Because the Catalogs are decentralized, each team can update its own list without waiting for a central IT authority. This agility is vital in fast-moving engineering environments. When a team launches a new monitoring service, they simply update their Catalog, and all authorized AI agents in the company can immediately discover the new capability.
Registries as a Search Layer
The second level of the protocol consists of Registries. While Catalogs hold the data, Registries act as the search engine for that data. A Registry crawls the various Catalogs published across the corporate domain. It indexes the information and provides a central point where an AI agent can ask, Where is the best tool for this job?
This crawling mechanism ensures that the discovery process remains automated. An AI agent does not need to know the location of every Catalog. It only needs to know how to talk to the Registry. This significantly simplifies the logic required to build an AI agent, as the burden of discovery is shifted to the infrastructure level.
Implementation and Future Growth
The specification for Agentic Resource Discovery is currently available for public use. The creators of the protocol have released a guide to help organizations start publishing their own Catalogs. This low barrier to entry is designed to encourage quick adoption across the industry.
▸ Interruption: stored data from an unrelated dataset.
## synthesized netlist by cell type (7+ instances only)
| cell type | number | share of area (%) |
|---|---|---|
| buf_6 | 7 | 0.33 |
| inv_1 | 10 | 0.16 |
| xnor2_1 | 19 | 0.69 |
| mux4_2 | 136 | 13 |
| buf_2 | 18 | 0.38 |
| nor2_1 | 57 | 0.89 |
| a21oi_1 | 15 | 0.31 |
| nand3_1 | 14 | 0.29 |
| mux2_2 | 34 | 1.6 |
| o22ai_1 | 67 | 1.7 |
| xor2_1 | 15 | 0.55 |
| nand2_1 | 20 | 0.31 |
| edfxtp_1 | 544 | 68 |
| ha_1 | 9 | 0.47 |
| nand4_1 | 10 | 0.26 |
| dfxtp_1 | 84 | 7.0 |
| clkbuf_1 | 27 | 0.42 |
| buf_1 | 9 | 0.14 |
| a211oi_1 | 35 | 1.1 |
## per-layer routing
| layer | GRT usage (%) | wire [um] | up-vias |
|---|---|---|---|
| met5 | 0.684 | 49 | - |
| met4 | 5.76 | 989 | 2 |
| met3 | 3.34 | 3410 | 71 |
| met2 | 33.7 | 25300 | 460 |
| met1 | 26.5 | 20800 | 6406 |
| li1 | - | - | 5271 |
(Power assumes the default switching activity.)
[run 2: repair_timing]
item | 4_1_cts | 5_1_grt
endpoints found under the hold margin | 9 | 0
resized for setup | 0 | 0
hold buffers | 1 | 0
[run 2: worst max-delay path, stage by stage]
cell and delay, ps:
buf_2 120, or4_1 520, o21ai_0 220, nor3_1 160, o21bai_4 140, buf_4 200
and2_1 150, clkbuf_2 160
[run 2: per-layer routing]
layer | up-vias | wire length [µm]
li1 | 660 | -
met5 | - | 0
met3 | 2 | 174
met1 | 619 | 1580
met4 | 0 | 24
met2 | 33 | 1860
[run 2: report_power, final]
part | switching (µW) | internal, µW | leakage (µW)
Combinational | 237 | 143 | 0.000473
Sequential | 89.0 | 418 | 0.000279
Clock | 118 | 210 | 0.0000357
===== config.mk =====
export PLATFORM = sky130hd
export DESIGN_NAME = product_load_sequencer
export DESIGN_NICKNAME = d
export VERILOG_FILES = /design/src/rtl/product_load_sequencer.sv
export SDC_FILE = /design/constraint.sdc
export NUM_CORES = 1
export LEC_CHECK = 0
export ABC_AREA = 1
export CORE_UTILIZATION = 50
export CTS_BUF_LIST = sky130_fd_sc_hd__clkbuf_16
export DETAILED_ROUTE_END_ITERATION = 8
export PLACE_DENSITY_LB_ADDON = 0.3
export SLEW_MARGIN = 25
export SYNTH_ARGS = -nofsm -noshare
export SYNTH_HDL_FRONTEND = slang
export SYNTH_SLANG_ARGS = --single-unit
export TNS_END_PERCENT = 10

===== constraint.sdc =====
create_clock -name clock -period 3.28 [get_ports clock]
set_input_delay 0.82 -clock clock [delete_from_list [all_inputs] [get_ports clock]]
set_output_delay 0.82 -clock clock [all_outputs]
set_load 0.01 [all_outputs]
==> src/rtl/grade_seg_decoder.sv <==
// Combinational grade-to-segment decoder: shows either the digit of the
// grade or its class letter with the decimal point lit.
module grade_seg_decoder
    import grade_display_sequencer_pkg::*;
(
    input  logic [3:0] grade,
    input  logic       show_class,
    output logic [7:0] seg
);

    // Class letter when requested, otherwise the digit; out-of-range shows '-'
    always_comb begin
        seg = SEG_DASH;
        if (show_class) begin
            case (classify(grade))
                CLS_A:   seg = SEG_A;
                CLS_F:   seg = SEG_F;
                default: seg = SEG_P;
            endcase
        end else if (grade <= GRADE_MAX) begin
            seg = SEG_DIGIT[grade];
        end
    end

endmodule

==> src/rtl/grade_display_sequencer.sv <==
// Grade display sequencer: queues student grades in a small FIFO and shows
// each one as a digit for DWELL cycles, then as its class letter for DWELL
// cycles, keeping saturating per-class counts.
module grade_display_sequencer
    import grade_display_sequencer_pkg::*;
#(
    parameter int DEPTH = 4,
    parameter int DWELL = 4
) (
    input  logic       clk_2,
    input  logic       rst_n,
    input  logic [3:0] grade_in,
    input  logic       push,
    output logic [7:0] seg,
    output logic       full,
    output logic       empty,
    output logic       err,
    output logic [3:0] cnt_a,
    output logic [3:0] cnt_f,
    output logic [3:0] cnt_p
);

    localparam int PTR_W   = $clog2(DEPTH);
    localparam int CNT_W   = $clog2(DEPTH + 1);
    localparam int DWELL_W = $clog2(DWELL + 1);

    // FIFO storage and status
    logic [3:0]       mem [DEPTH];
    logic [PTR_W-1:0] wr_ptr_reg;
    logic [PTR_W-1:0] rd_ptr_reg;
    logic [CNT_W-1:0] count_reg;
    logic [CNT_W-1:0] count_next;
    logic             full_reg;
    logic             empty_reg;
    logic             err_reg;
    logic             push_ok;
    logic             pop;

    // Display FSM
    state_t             state_reg;
    state_t             state_next;
    logic [3:0]         grade_q_reg;
    logic [3:0]         grade_q_next;
    logic [DWELL_W-1:0] dwell_reg;
    logic [DWELL_W-1:0] dwell_next;
    logic               enter_class;
    logic [7:0]         seg_reg;
    logic [7:0]         seg_next;
    logic [7:0]         dec_seg;

    // Classification counters
    logic [2:0]  class_hit;
    logic [11:0] cnt_bus;

    // Status flags are registered, so a push is judged on pre-edge occupancy
    assign push_ok    = push && !full_reg && (grade_in <= GRADE_MAX);
    assign count_next = count_reg + CNT_W'(push_ok) - CNT_W'(pop);

    // Storage write; no reset needed since pointers define what is valid
    always_ff @(posedge clk_2) begin
        if (push_ok)
            mem[wr_ptr_reg] <= grade_in;
    end

    // FIFO pointers, occupancy, status flags and reject pulse
    always_ff @(posedge clk_2 or negedge rst_n) begin
        if (!rst_n) begin
            wr_ptr_reg <= '0;
            rd_ptr_reg <= '0;
            count_reg  <= '0;
            full_reg   <= 1'b0;
            empty_reg  <= 1'b1;
            err_reg    <= 1'b0;
        end else begin
            if (push_ok)
                wr_ptr_reg <= wr_ptr_reg + PTR_W'(1);
            if (pop)
                rd_ptr_reg <= rd_ptr_reg + PTR_W'(1);
            count_reg <= count_next;
            full_reg  <= (count_next == CNT_W'(DEPTH));
            empty_reg <= (count_next == '0);
            err_reg   <= push && !push_ok;
        end
    end

    // Next-state logic: pops land directly in grade_q, phases reload the dwell
    always_comb begin
        state_next   = state_reg;
        grade_q_next = grade_q_reg;
        dwell_next   = dwell_reg;
        pop          = 1'b0;
        enter_class  = 1'b0;
        case (state_reg)
            IDLE: begin
                if (!empty_reg) begin
                    pop          = 1'b1;
                    grade_q_next = mem[rd_ptr_reg];
                    dwell_next   = DWELL_W'(DWELL);
                    state_next   = SHOW_GRADE;
                end
            end
            SHOW_GRADE: begin
                if (dwell_reg == DWELL_W'(1)) begin
                    enter_class = 1'b1;
                    dwell_next  = DWELL_W'(DWELL);
                    state_next  = SHOW_CLASS;
                end else begin
                    dwell_next = dwell_reg - DWELL_W'(1);
                end
            end
            SHOW_CLASS: begin
                if (dwell_reg == DWELL_W'(1)) begin
                    dwell_next = DWELL_W'(DWELL);
                    if (!empty_reg) begin
                        // Chain straight into the next grade with no '-' gap
                        pop          = 1'b1;
                        grade_q_next = mem[rd_ptr_reg];
                        state_next   = SHOW_GRADE;
                    end else begin
                        state_next = IDLE;
                    end
                end else begin
                    dwell_next = dwell_reg - DWELL_W'(1);
                end
            end
            default: state_next = IDLE;
        endcase
    end

    // Decode from next-state values so the pattern is visible right after the edge
    grade_seg_decoder u_decoder (
        .grade      (grade_q_next),
        .show_class (state_next == SHOW_CLASS),
        .seg        (dec_seg)
    );

    // Idle shows a dash, otherwise whatever the decoder produced
    always_comb begin
        seg_next = dec_seg;
        if (state_next == IDLE)
            seg_next = SEG_DASH;
    end

    // FSM and display registers
    always_ff @(posedge clk_2 or negedge rst_n) begin
        if (!rst_n) begin
            state_reg   <= IDLE;
            grade_q_reg <= '0;
            dwell_reg   <= DWELL_W'(DWELL);
            seg_reg     <= SEG_DASH;
        end else begin
            state_reg   <= state_next;
            grade_q_reg <= grade_q_next;
            dwell_reg   <= dwell_next;
            seg_reg     <= seg_next;
        end
    end

    // One-hot class strobe on the edge that enters SHOW_CLASS
    always_comb begin
        class_hit = 3'b000;
        if (enter_class) begin
            case (classify(grade_q_reg))
                CLS_A:   class_hit[0] = 1'b1;
                CLS_F:   class_hit[1] = 1'b1;
                default: class_hit[2] = 1'b1;
            endcase
        end
    end

    // Saturating counters: index 0=A, 1=F, 2=P
    generate
        for (genvar gi = 0; gi < 3; gi++) begin : g_cnt
            logic [3:0] cnt_reg;

            // Count up on the class strobe, holding at 15
            always_ff @(posedge clk_2 or negedge rst_n) begin
                if (!rst_n)
                    cnt_reg <= 4'd0;
                else if (class_hit[gi] && (cnt_reg != 4'hF))
                    cnt_reg <= cnt_reg + 4'd1;
            end

            assign cnt_bus[gi*4 +: 4] = cnt_reg;
        end
    endgenerate

    assign seg   = seg_reg;
    assign full  = full_reg;
    assign empty = empty_reg;
    assign err   = err_reg;
    assign cnt_a = cnt_bus[3:0];
    assign cnt_f = cnt_bus[7:4];
    assign cnt_p = cnt_bus[11:8];

endmodule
As more companies adopt the standard, the ecosystem for autonomous agents will continue to expand.
Once an organization begins using the protocol, it can join the broader community to help shape its future. The evolution of the standard will depend on feedback from developers who are using it in real-world scenarios. This community-driven approach ensures that the protocol remains relevant as AI technology continues to change.
Security and Safety Considerations
Security is a primary focus for any enterprise AI implementation. The discovery protocol does not just help agents find tools; it helps them find tools they are allowed to use. By standardizing the discovery process, companies can implement better security checks at the Catalog and Registry levels. This prevents agents from accessing sensitive data they are not cleared to see.
Because the protocol provides a clear record of which tools are available, security teams can audit the entire system more effectively. They can see exactly which resources are exposed to AI agents and under what conditions. This visibility is much harder to achieve with the ad hoc discovery methods used today. A standardized protocol makes the entire AI environment more transparent and easier to manage.
Long-Term Impact on AI Development
The introduction of a standardized discovery protocol marks a shift in how developers think about AI agents. Instead of building agents for specific tasks, developers can build more general-purpose agents that know how to find the tools they need. This makes AI systems more versatile and reduces the amount of specialized code required for each new project.
As the technology matures, we can expect to see agents that are capable of solving increasingly complex problems. An agent might start with a vague request and then use the discovery protocol to find the five different tools needed to complete the work. This level of autonomy is only possible if the agent has a reliable way to map its environment.
The support from major tech firms indicates that the industry is ready for this change. Companies are moving away from experiments and toward production-grade AI. To succeed at that scale, they need the kind of structure and reliability that the Agentic Resource Discovery protocol provides. This framework is a fundamental building block for the next generation of enterprise automation.